Researchers could use birders' sharp eyes to help with these digital community-science projects.

It was a cold February morning in Ithaca, New York, when the Cornell Lab of Ornithology, in collaboration with the National Audubon Society, tested the first website devoted to collecting information about bird sightings. From February 20–22, 1998, participants logged more than 13,000 birding checklists as part of what was then called the "Great '98 Backyard Bird Count" and is now the annual Great Backyard Bird Count (GBBC). That early effort also paved the way for eBird, which collects more than 100 million bird sightings each year. As with the information collected by the GBBC, eBird data is used to deduce population patterns and inform conservation efforts. 

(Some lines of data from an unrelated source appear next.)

$ cat src/hdl/sfp_pkg.sv
// ----------------------------------------------------------------------------
// sfp_pkg: shared types and constants of the serial CAN line parser
// Holds the command passed from the byte classifier to the line engine,
// the decoded frame, and the fill-position codes of the digit store.
// ----------------------------------------------------------------------------
package sfp_pkg;

  // digit store geometry and fill-position codes
  localparam int STORE_DEPTH  = 25;
  localparam int POS_COMPLETE = 25;
  localparam int POS_IDLE     = 26;
  localparam int MIN_DIGITS   = 9;
  localparam int MAX_DLC      = 8;
  localparam int DATA_BYTES   = 8;

  // depth of the command queue between classifier and line engine
  localparam int QUEUE_DEPTH  = 4;

  // classified poll
  typedef enum logic [1:0] {
    OP_POLL  = 2'd0,  // empty poll
    OP_START = 2'd1,  // line start character
    OP_END   = 2'd2,  // CR or LF
    OP_DIGIT = 2'd3   // any other byte, hex-decoded
  } op_t;

  typedef struct packed {
    op_t        op;
    logic [3:0] digit;
  } cmd_t;

  typedef struct packed {
    logic [7:0]                 cmd;
    logic                       resp;
    logic [15:0]                hash;
    logic [3:0]                 dlc;
    logic [DATA_BYTES-1:0][7:0] data;
  } frame_t;

endpackage

$ cat src/hdl/sfp_front.sv
// ----------------------------------------------------------------------------
// sfp_front: byte classifier
// Sorts each poll into start, line end, digit or empty poll and decodes
// the hex value of a digit byte (invalid characters decode to zero).
// ----------------------------------------------------------------------------
module sfp_front (
  input  logic              byte_valid,
  input  logic [7:0]        rx_byte,
  output sfp_pkg::cmd_t     cmd
);

  localparam logic [7:0] CHAR_START = 8'h54;
  localparam logic [7:0] CHAR_CR    = 8'h0d;
  localparam logic [7:0] CHAR_LF    = 8'h0a;

  logic [3:0] hex;

  // decode one ASCII hex digit
  always_comb begin
    hex = 4'd0;
    if (rx_byte >= 8'h30 && rx_byte <= 8'h39) begin
      hex = 4'(rx_byte - 8'h30);
    end else if (rx_byte >= 8'h41 && rx_byte <= 8'h46) begin
      hex = 4'(rx_byte - 8'h41 + 8'd10);
    end else if (rx_byte >= 8'h61 && rx_byte <= 8'h66) begin
      hex = 4'(rx_byte - 8'h61 + 8'd10);
    end
  end

  // classify the poll
  always_comb begin
    cmd.digit = hex;
    priority if (!byte_valid) begin
      cmd.op = sfp_pkg::OP_POLL;
    end else if (rx_byte == CHAR_START) begin
      cmd.op = sfp_pkg::OP_START;
    end else if (rx_byte == CHAR_CR || rx_byte == CHAR_LF) begin
      cmd.op = sfp_pkg::OP_END;
    end else begin
      cmd.op = sfp_pkg::OP_DIGIT;
    end
  end

endmodule

$ cat src/hdl/sfp_queue.sv
// ----------------------------------------------------------------------------
// sfp_queue: command queue
// Short FIFO that decouples the classifier from the line engine so each
// side can stall on its own.
// ----------------------------------------------------------------------------
module sfp_queue (
  input  logic           clk,
  input  logic           rst,
  input  logic           wr_en,
  input  sfp_pkg::cmd_t  wr_data,
  output logic           full,
  input  logic           rd_en,
  output logic           rd_valid,
  output sfp_pkg::cmd_t  rd_data
);

  localparam int DEPTH = sfp_pkg::QUEUE_DEPTH;
  localparam int AW    = $clog2(DEPTH);
  localparam int CW    = $clog2(DEPTH + 1);

  sfp_pkg::cmd_t  mem [DEPTH];
  logic [AW-1:0]  wr_ptr;
  logic [AW-1:0]  rd_ptr;
  logic [CW-1:0]  count;
  logic           do_wr;
  logic           do_rd;

  assign full     = (count == CW'(DEPTH));
  assign rd_valid = (count != '0);
  assign rd_data  = mem[rd_ptr];
  assign do_wr    = wr_en && !full;
  assign do_rd    = rd_en && rd_valid;

  // store an incoming beat
  always_ff @(posedge clk) begin
    if (do_wr) begin
      mem[wr_ptr] <= wr_data;
    end
  end

  // advance pointers and count
  always_ff @(posedge clk) begin
    if (rst) begin
      wr_ptr <= '0;
      rd_ptr <= '0;
      count  <= '0;
    end else begin
      if (do_wr) begin
        wr_ptr <= (wr_ptr == AW'(DEPTH - 1)) ? '0 : wr_ptr + 1'b1;
      end
      if (do_rd) begin
        rd_ptr <= (rd_ptr == AW'(DEPTH - 1)) ? '0 : rd_ptr + 1'b1;
      end
      if (do_wr && !do_rd) begin
        count <= count + 1'b1;
      end else if (do_rd && !do_wr) begin
        count <= count - 1'b1;
      end
    end
  end

endmodule

$ cat src/hdl/sfp_back.sv
// ----------------------------------------------------------------------------
// sfp_back: line engine
// Tracks the fill position, stores decoded digits and builds the frame
// into an output register once a good line is complete.
// ----------------------------------------------------------------------------
module sfp_back (
  input  logic             clk,
  input  logic             rst,
  input  logic             cmd_valid,
  input  sfp_pkg::cmd_t    cmd,
  output logic             cmd_pop,
  output logic             empty,
  input  logic             pop,
  output sfp_pkg::frame_t  frame
);

  localparam logic [4:0] DEPTH    = 5'(sfp_pkg::STORE_DEPTH);
  localparam logic [4:0] COMPLETE = 5'(sfp_pkg::POS_COMPLETE);
  localparam logic [4:0] IDLE     = 5'(sfp_pkg::POS_IDLE);
  localparam logic [4:0] MIN_DIG  = 5'(sfp_pkg::MIN_DIGITS);
  localparam logic [3:0] MAX_LEN  = 4'(sfp_pkg::MAX_DLC);

  logic [4:0]      fill_position;
  logic [4:0]      fill_position_next;
  logic [3:0]      digit_store [sfp_pkg::STORE_DEPTH];
  logic            store_wr;
  logic            emit;
  logic            out_valid;
  logic            slot_free;
  logic [31:0]     id;
  logic [3:0]      len;
  sfp_pkg::frame_t frame_next;

  assign empty     = !out_valid;
  assign slot_free = !out_valid || pop;
  assign cmd_pop   = cmd_valid && slot_free;

  // next fill position and frame trigger
  always_comb begin
    fill_position_next = fill_position;
    store_wr           = 1'b0;
    emit               = 1'b0;
    if (cmd_pop) begin
      unique case (cmd.op)
        sfp_pkg::OP_START: begin
          fill_position_next = '0;
        end
        sfp_pkg::OP_END: begin
          if (fill_position < IDLE) begin
            fill_position_next = (fill_position >= MIN_DIG) ? COMPLETE : IDLE;
          end
        end
        sfp_pkg::OP_DIGIT: begin
          if (fill_position < DEPTH) begin
            store_wr           = 1'b1;
            fill_position_next = fill_position + 1'b1;
          end else if (fill_position == COMPLETE) begin
            emit               = 1'b1;
            fill_position_next = IDLE;
          end
        end
        sfp_pkg::OP_POLL: begin
          if (fill_position == COMPLETE) begin
            emit               = 1'b1;
            fill_position_next = IDLE;
          end
        end
        default: begin
          fill_position_next = fill_position;
        end
      endcase
    end
  end

  // build the frame from the stored digits
  always_comb begin
    id = {digit_store[0], digit_store[1], digit_store[2], digit_store[3],
          digit_store[4], digit_store[5], digit_store[6], digit_store[7]};
    len = (digit_store[8] > MAX_LEN) ? MAX_LEN : digit_store[8];
    frame_next.cmd  = id[24:17];
    frame_next.resp = id[16];
    frame_next.hash = id[15:0];
    frame_next.dlc  = len;
    for (int i = 0; i < sfp_pkg::DATA_BYTES; i++) begin
      if (4'(i) < len) begin
        frame_next.data[i] = {digit_store[9 + 2 * i], digit_store[10 + 2 * i]};
      end else begin
        frame_next.data[i] = 8'd0;
      end
    end
  end

  // hold fill position, digits and output flag
  always_ff @(posedge clk) begin
    if (rst) begin
      fill_position <= '0;
      out_valid     <= 1'b0;
      for (int i = 0; i < sfp_pkg::STORE_DEPTH; i++) begin
        digit_store[i] <= 4'd0;
      end
    end else begin
      fill_position <= fill_position_next;
      if (store_wr) begin
        digit_store[fill_position] <= cmd.digit;
      end
      if (emit) begin
        out_valid <= 1'b1;
      end else if (pop) begin
        out_valid <= 1'b0;
      end
    end
  end

  // load the result beat
  always_ff @(posedge clk) begin
    if (emit) begin
      frame <= frame_next;
    end
  end

endmodule

$ cat src/hdl/slcan_frame_parser.sv
// ----------------------------------------------------------------------------
// slcan_frame_parser: serial CAN text line parser for extended frames
// Turns polled UART bytes into decoded identifier, length and data fields.
// ----------------------------------------------------------------------------
// Usage:
//   Input channel: drive byte_valid/rx_byte and raise push; a beat is taken
//   at a clock edge with push high and full low. One beat per poll, with
//   byte_valid low for an empty poll.
//   Result channel: while empty is low the oldest frame sits on cmd, resp,
//   hash, dlc and data0..data7; raise pop to take it.
//   Throughput: one input beat per cycle while full is low. The classifier
//   feeds a 4-entry command queue; the line engine drains one command per
//   cycle from it while no frame waits or pop is high. A releasing poll
//   passes the queue register, then the line engine and the output register.
//   Stall: while a frame waits unpopped the line engine stops draining;
//   the queue takes up to 4 more beats before full rises.
//   Reset (rst, synchronous): queue and output empty, fill position zero,
//   digit store cleared. Ready for input as soon as reset is released.
// ----------------------------------------------------------------------------
module slcan_frame_parser (
  input  logic       clk,
  input  logic       rst,
  input  logic       push,
  output logic       full,
  input  logic       byte_valid,
  input  logic [7:0] rx_byte,
  output logic       empty,
  input  logic       pop,
  output logic [7:0] cmd,
  output logic       resp,
  output logic [15:0] hash,
  output logic [3:0] dlc,
  output logic [7:0] data0,
  output logic [7:0] data1,
  output logic [7:0] data2,
  output logic [7:0] data3,
  output logic [7:0] data4,
  output logic [7:0] data5,
  output logic [7:0] data6,
  output logic [7:0] data7
);

  sfp_pkg::cmd_t   in_cmd;
  sfp_pkg::cmd_t   q_cmd;
  logic            q_valid;
  logic            q_pop;
  sfp_pkg::frame_t frame;

  // classify the incoming beat
  sfp_front u_front (
    .byte_valid (byte_valid),
    .rx_byte    (rx_byte),
    .cmd        (in_cmd)
  );

  // decouple classifier and line engine
  sfp_queue u_queue (
    .clk      (clk),
    .rst      (rst),
    .wr_en    (push),
    .wr_data  (in_cmd),
    .full     (full),
    .rd_en    (q_pop),
    .rd_valid (q_valid),
    .rd_data  (q_cmd)
  );

  // run the line state and build frames
  sfp_back u_back (
    .clk       (clk),
    .rst       (rst),
    .cmd_valid (q_valid),
    .cmd       (q_cmd),
    .cmd_pop   (q_pop),
    .empty     (empty),
    .pop       (pop),
    .frame     (frame)
  );

  assign cmd   = frame.cmd;
  assign resp  = frame.resp;
  assign hash  = frame.hash;
  assign dlc   = frame.dlc;
  assign data0 = frame.data[0];
  assign data1 = frame.data[1];
  assign data2 = frame.data[2];
  assign data3 = frame.data[3];
  assign data4 = frame.data[4];
  assign data5 = frame.data[5];
  assign data6 = frame.data[6];
  assign data7 = frame.data[7];

endmodule
$ cat config.mk
export PLATFORM = sky130hd
export DESIGN_NAME = slcan_frame_parser
export DESIGN_NICKNAME = d
export VERILOG_FILES = /design/src/hdl/sfp_pkg.sv /design/src/hdl/sfp_front.sv /design/src/hdl/sfp_queue.sv /design/src/hdl/sfp_back.sv /design/src/hdl/slcan_frame_parser.sv
export SDC_FILE = /design/constraint.sdc
export NUM_CORES = 1
export LEC_CHECK = 0
export ABC_CLOCK_PERIOD_IN_PS = 12700
export BUFFER_PORTS_ARGS = -buffer_cell sky130_fd_sc_hd__buf_4
export CAP_MARGIN = 30
export CORE_MARGIN = 2
export CORE_UTILIZATION = 58
export DETAILED_ROUTE_END_ITERATION = 10
export PLACE_DENSITY = 0.79
export RECOVER_POWER = 100
export REMOVE_ABC_BUFFERS = 1
export SLEW_MARGIN = 25
export SYNTH_ARGS = -nofsm -noshare
export SYNTH_HDL_FRONTEND = slang
export SYNTH_HIERARCHICAL = 1
export SYNTH_SLANG_ARGS = --single-unit
$ cat constraint.sdc
create_clock -name clk -period 12.7 [get_ports clk]
set_input_delay 1.905 -clock clk [delete_from_list [all_inputs] [get_ports clk]]
set_output_delay 1.905 -clock clk [all_outputs]
set_load 0.02 [all_outputs]
Yosys cells after proc, flatten, opt, wreduce, memory -nomap -nowiden
Memories as Yosys holds them, arrays and structs flattened. A register that Yosys moved wholly into a read port is not among the register bits.
Cells that the tools add are included.
{"block": "totals", "regBits": 17, "latchBits": 0, "mem_bits_rw": 124, "mem_bits_ro": 0, "in_bits": 13, "wordCells": 120, "mem_count": 2}
{"name": "u_back.digit_store", "words": 25, "word_bits": 4, "read_ports": 24, "rd_ports_with_merged_regs": 23, "write_ports": 25, "line_no": "sfp_back.sv:25", "rtl": "logic [3:0] digit_store [sfp_pkg::STORE_DEPTH];"}
{"name": "u_queue.mem", "words": 4, "word_bits": 6, "read_ports": 1, "rd_ports_with_merged_regs": 1, "write_ports": 1, "line_no": "sfp_queue.sv:21", "rtl": "sfp_pkg::cmd_t mem [DEPTH];"}
{"block": "op_classes", "add_sub_neg": 10, "n_mul": 0, "div": 0, "magnitude_cmp": 18, "eq_ne": 11, "n_shift": 0, "muxes": 37, "bitwise_logic": 0, "n_reduce_logical": 36}
{"op": "logical NOT 1 bit", "n": 20}
{"op": "two-way mux 4 bit", "n": 5}
{"op": "two-way mux 5 bit", "n": 4}
{"op": "case mux 5 bit (4 select lines)", "n": 1}
{"op": "two-way mux 1 bit", "n": 17}
{"op": "== test 8 x 4 -> 1 bit (second input constant)", "n": 2}
{"op": "greater-or-equal comparator 8 x 7 -> 1 bit (second input constant)", "n": 2}
{"op": "<= comparator 8 x 7 -> 1 bit (second input constant)", "n": 2}
{"op": "< comparator 3 x 4 -> 1 bit (first input constant)", "n": 4}
{"op": "two-way mux 2 bit", "n": 7}
{"op": "subtractor 4 x 1 -> 4 bit (second input constant)", "n": 3}
{"op": "< comparator 5 bit (second input constant)", "n": 2}
{"op": "adder 4 bit (second input constant)", "n": 2}
{"op": "== test 2 bit (second input constant)", "n": 4}
{"op": "== test 8 x 7 -> 1 bit (second input constant)", "n": 1}
{"op": "greater-or-equal comparator 8 x 6 -> 1 bit (second input constant)", "n": 1}
{"op": "<= comparator 8 x 6 -> 1 bit (second input constant)", "n": 1}
{"op": "logical AND 1 bit", "n": 8}
{"op": "< comparator 1 x 4 -> 1 bit (first input constant)", "n": 2}
{"op": "< comparator 2 x 4 -> 1 bit (first input constant)", "n": 2}
{"op": "two-way mux 3 bit", "n": 2}
{"op": "adder 5 x 1 -> 5 bit (second input constant)", "n": 1}
{"op": "== test 5 bit (second input constant)", "n": 1}
{"op": "greater-or-equal comparator 5 x 4 -> 1 bit (second input constant)", "n": 1}
{"op": "other kinds (14)", "n": 17}

Logic depth before layout (Yosys ltp)
Gate-level depths: netlist of run 1.
{"block": "logic_depth", "ltp_word": 9, "ltp_mapped": 11}

Modules after synthesis
The synthesis of run 1 kept the hierarchy.
{"module": "sfp_back", "instances": 1, "cells_each": 505, "area_each_um2": 7571.0}
{"module": "sfp_queue", "instances": 1, "cells_each": 79, "area_each_um2": 1351.3}
{"module": "sfp_front", "instances": 1, "cells_each": 27, "area_each_um2": 239.0}

Worst setup path before layout of run 1
No wires, ideal clock.
{"block": "synth_timing", "kind": "input to register", "start": "in pop", "end": "reg, netlist name u_back/frame[0]", "setup_time_ns": 0.774, "arrival_time_ns": 11.035, "required_ns": 11.926, "slack_ns": 0.891, "cell_stages": 4, "path_buffers": 1, "cell_sequence": "nand2b_1 buf_2 nand2_1 nor4_1"}
{"block": "synth_via", "elab_chain_len": 3}
{"element": "start: declaration", "line_no": "slcan_frame_parser.sv:28", "rtl": "input logic pop,"}
{"element": "logical OR 1 bit", "line_no": "sfp_back.sv:35", "rtl": "assign slot_free = !out_valid || pop;"}
{"element": "logical AND 1 bit", "line_no": "sfp_back.sv:36", "rtl": "assign cmd_pop = cmd_valid && slot_free;"}
{"element": "two-way mux 1 bit", "line_no": "sfp_back.sv:43", "rtl": "if (cmd_pop) begin"}
{"element": "via u_back.emit", "line_no": "sfp_back.sv:27", "rtl": "logic emit;"}
The timed path passes the listed nets, and every way through them passes these cells.
A chain may end at the register's enable or synchronous reset.

Worst setup path in the final report of run 1
{"block": "layout_timing", "start": "in pop", "end": "reg, netlist name u_back/frame[3]"}
{"block": "layout_via", "elab_chain_len": 3}
{"element": "logical OR 1 bit", "line_no": "sfp_back.sv:35"}
{"element": "logical AND 1 bit", "line_no": "sfp_back.sv:36"}
{"element": "two-way mux 1 bit", "line_no": "sfp_back.sv:43"}
{"element": "via u_back.emit", "line_no": "sfp_back.sv:27"}
The timed path passes the listed nets, and every way through them passes these cells.

==> impl_metrics.env, run 1 <==
export IMPL_status="finished with violations"
export IMPL_violations="capacitance limit, slew limit"
export IMPL_die_w_um=130
export IMPL_final_setup_tns_ns=0
export IMPL_antenna_found_initial=0
export IMPL_grt_pass1_wl_mm=25.9
export IMPL_clock_skew_ns=0.00762
export IMPL_hold_slack_ns=0.415
export IMPL_wl_mm=16.5
export IMPL_grt_max_degree=53
export IMPL_antenna_left=0
export IMPL_setup_worst_path_end_class="flop"
export IMPL_initial_core_util_pct=59.8
export IMPL_cts_buffers=22
export IMPL_antenna_cells=0
export IMPL_rsz0062_at_grt="no"
export IMPL_insertion_delay_ns=0.50
export IMPL_powerDensity_nw_per_um2=171
export IMPL_clock_sinks=225
export IMPL_critPathLaunch="pop"
export IMPL_cts_setup_buffers=0
export IMPL_vias=5142
export IMPL_p_leak_nw=3.61
export IMPL_fin_util_pct=68.2
export IMPL_path_max_fanout=52
export IMPL_overflow=0
export IMPL_post_route_drc_count=0
export IMPL_wire_per_inst_um=17.5
export IMPL_drive_gt1_share_pct=9.84
export IMPL_syn_avg_cell_area_um2=15.0
export IMPL_area_growth_pct=14.1
export IMPL_die_area_um2=16800
export IMPL_period_needed_ns=4.82
export IMPL_max_freq_mhz=208
export IMPL_hold_viol=0
export IMPL_dp_hpwl_mm=11.0
export IMPL_slowest_stage="clkbuf_1"
export IMPL_gp_congestion=0.858
export IMPL_setup_viol=0
export IMPL_synth_cell_types=60
export IMPL_fin_ws_ns=7.88
export IMPL_num_fill_cells=1148
export IMPL_ir_worst_vdd_uv=116
export IMPL_htreeDepth=1
export IMPL_root_buffer="clkbuf_16"
export IMPL_pin_count=108
export IMPL_cpPeakStageDelay_ns=1.98
export IMPL_async_reset_ff_share_pct=0
export IMPL_grt_pass1_vias=5224
export IMPL_crit_type="input pin to flop"
export IMPL_drv_cap=3
export IMPL_clkTransAtPathRegs_ns=0.06
export IMPL_cts_tree="built"
export IMPL_die_h_um=130
export IMPL_ys_seq_area_share_pct=72.1
export IMPL_drt_iter0_drc=467
export IMPL_clockBufferDepth=3
export IMPL_slew_viol_final=134
export IMPL_timing_final_crit_share_pct=37.9
export IMPL_pre_cts_ws_ns=8.68
export IMPL_first_pass_iters=4
export IMPL_track_usage_pct=19.9
export IMPL_numPortBuffers=107
export IMPL_num_rows=45
export IMPL_start_kind="input pin"
export IMPL_synth_area_top_cells="edfxtp_1, and2_1, nor2b_1"
export IMPL_ctsResizeCount=0
export IMPL_final_nets=750
export IMPL_yosysWarnings=6
export IMPL_finalPower_mw=1.78
export IMPL_arrival_ns=4.87
export IMPL_hp_start="u_back/digit_store[4][2]"
export IMPL_worst_ep_required_time_ns=12.76
export IMPL_max_slew_margin_pct=-83.4
export IMPL_design_core_area_um2=15300
export IMPL_netlist_area_leader_share_pct=68.8
export IMPL_avgViaCountPerCell=5.45
export IMPL_synth_edff_count=210
export IMPL_synth_cells=611
export IMPL_ys_ff_latch=225
export IMPL_worst_pin_slew_ns=2.75
export IMPL_cts_hold_fix_buffers=0
export IMPL_hold_path_class="flop to flop"
export IMPL_dominantRegCellSynth="edfxtp_1"
export IMPL_syn_area_um2=9160
export IMPL_path_cells="clkbuf_4 -> nand2b_1 -> nand2_1 -> nor4_1 -> clkbuf_1"
export IMPL_synth_top_cell_by_area="edfxtp_1"
report_power, final:
group	total [mW]	switching (mW)	internal, mW
logic	0.262	0.174	0.0885
clock network	0.640	0.251	0.389
registers	0.881	0.0377	0.843
final cells by class:
cell class                      instances  area [um2]  share of cell area, %
Sequential cell                       225        6610                   63.2
Multi-Input combinational cell        340        2340                   22.4
Clock buffer                           28         594                   5.69
Timing Repair Buffer                  111         454                   4.35
Tap cell                              211         264                   2.53
Clock inverter                         10         118                   1.13
Inverter                               18        67.6                  0.647
state kept, by name (all words and copies together) (netlist names), named ones only:
signal / cells
u_back/digit_store: 93
u_back/frame: 93
u_queue/mem: 24
u_back/fill_position: 5
u_queue/count: 3
u_queue/rd_ptr: 2
u_queue/wr_ptr: 2
u_back/out_valid: 1
synthesized netlist by cell type (2+ instances only):
master and number:
nand2_1 9, a21oi_1 8, edfxtp_1 210, o21a_1 2, a2111oi_2 2, o21ai_0 5
o21bai_1 2, or3_1 3, nor2_1 28, and2_1 72, nor2b_1 62, and3_1 12
dfxtp_1 15, a21o_1 3, buf_2 3, o2bb2ai_1 3, nand3_1 12, nand2b_1 4
clkbuf_1 24, nor4b_1 2, nand4b_1 2, mux4_2 6, nor4_1 3, ha_1 18
inv_1 18, or2_2 20, nor3_1 24, xor2_1 2, a31oi_1 2, mux2i_1 4
or4b_1 2
cell families after synthesis:
group | count (synthesis) | share of synthesized area [%]
AOI/OAI and AO/OA | 42 | 3.65
xor gates and xnor gates | 3 | 0.287
adders and majority gates | 19 | 2.68
buffers and inverters | 46 | 2.01
DFF | 225 | 72.1
muxes | 12 | 2.20
and+or+nand+nor | 264 | 17.1
worst paths after layout:
kind,to,slack [ns],cells after the start
min,u_back/frame[82],0.41,0
max,u_back/frame[3],7.88,5
min reg2reg,u_back/frame[82],0.41,0
max reg2reg,u_back/frame[3],8.09,6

Across the globe, community-science projects such as eBird and the GBBC motivate birders to hone their skills while also aiding science. Some large-scale annual efforts like the North American Breeding Bird Survey and Audubon’s Climate Watch program have been canceled because of the COVID-19 pandemic, but there are other ways birders can use their identification prowess while under lockdown. You can find a variety of opportunities at Zooniverse.org, where researchers invite community scientists to help with their nature-related datasets. Here are three bird-focused projects to get you started. 

Penguin Watch

Penguins are sentinel species, which means they are like an early warning system for changes occurring more widely in an ecosystem. If penguins are doing well, the ecosystem is probably doing well—and vice versa. That's why penguinologists have deployed cameras at 100+ sites throughout the Antarctic and Southern Atlantic. Each one captures some 8,000 images each year. Your job is to mark penguins in each photo and, if you can, distinguish the adults from the chicks to help scientists track changes in penguin rookeries.

Project Plumage

From the striking reds of the Vermilion Flycatcher to the iridescent blues of the Indian Peacock, birds are some of the most colorful critters on the planet. To better understand the evolution of color, researchers photographed bird specimens from the U.K.’s Natural History Museum at Tring with a special camera that captures visible as well as ultraviolet light, which birds can see but humans cannot. You help by marking feather patches in each photo, something that computer algorithms can't do yet.

Wildwatch Burrowing Owl

The Burrowing Owl is unusual for an owl because it nests underground. With their Southern California grassland habitat under threat from expanding development, San Diego Zoo Global researchers set up motion-activated cameras to study and ultimately protect this population. Volunteers for this project flag adults and chicks and describe their behaviors, providing much-needed intel on the birds.